WHAT TO PRODUCE >> In the records that follow, find the line with "The RTL was"; from there, retype every line exactly through the line with "assign val[5] = idx[3] ^ idx[4] ^ idx[5];", which also belongs to the answer.

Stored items
^^^^
Background: an optimization exercise with open tools, aiming at small area, a short achievable clock period and few clock cycles. Do not read the settings as production practice.
The RTL was checked by simulation tests, not by an equivalence proof against the original design.
No activity file was given, so power comes from the tool's default toggle rates.

==> design/flow/design.v <==
module px4io_crc8_tab (
    input  wire [7:0] idx,
    output wire [7:0] val
);
    assign val[0] = idx[0] ^ idx[6] ^ idx[7];
    assign val[1] = idx[0] ^ idx[1] ^ idx[6];
    assign val[2] = idx[0] ^ idx[1] ^ idx[2] ^ idx[6];
    assign val[3] = idx[1] ^ idx[2] ^ idx[3] ^ idx[7];
    assign val[4] = idx[2] ^ idx[3] ^ idx[4];
    assign val[5] = idx[3] ^ idx[4] ^ idx[5];
    assign val[6] = idx[4] ^ idx[5] ^ idx[6];
    assign val[7] = idx[5] ^ idx[6] ^ idx[7];
endmodule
^^^^
COMPLETED EXERCISE >>
The RTL was checked by simulation tests, not by an equivalence proof against the original design.
No activity file was given, so power comes from the tool's default toggle rates.

==> design/flow/design.v <==
module px4io_crc8_tab (
    input  wire [7:0] idx,
    output wire [7:0] val
);
    assign val[0] = idx[0] ^ idx[6] ^ idx[7];
    assign val[1] = idx[0] ^ idx[1] ^ idx[6];
    assign val[2] = idx[0] ^ idx[1] ^ idx[2] ^ idx[6];
    assign val[3] = idx[1] ^ idx[2] ^ idx[3] ^ idx[7];
    assign val[4] = idx[2] ^ idx[3] ^ idx[4];
    assign val[5] = idx[3] ^ idx[4] ^ idx[5];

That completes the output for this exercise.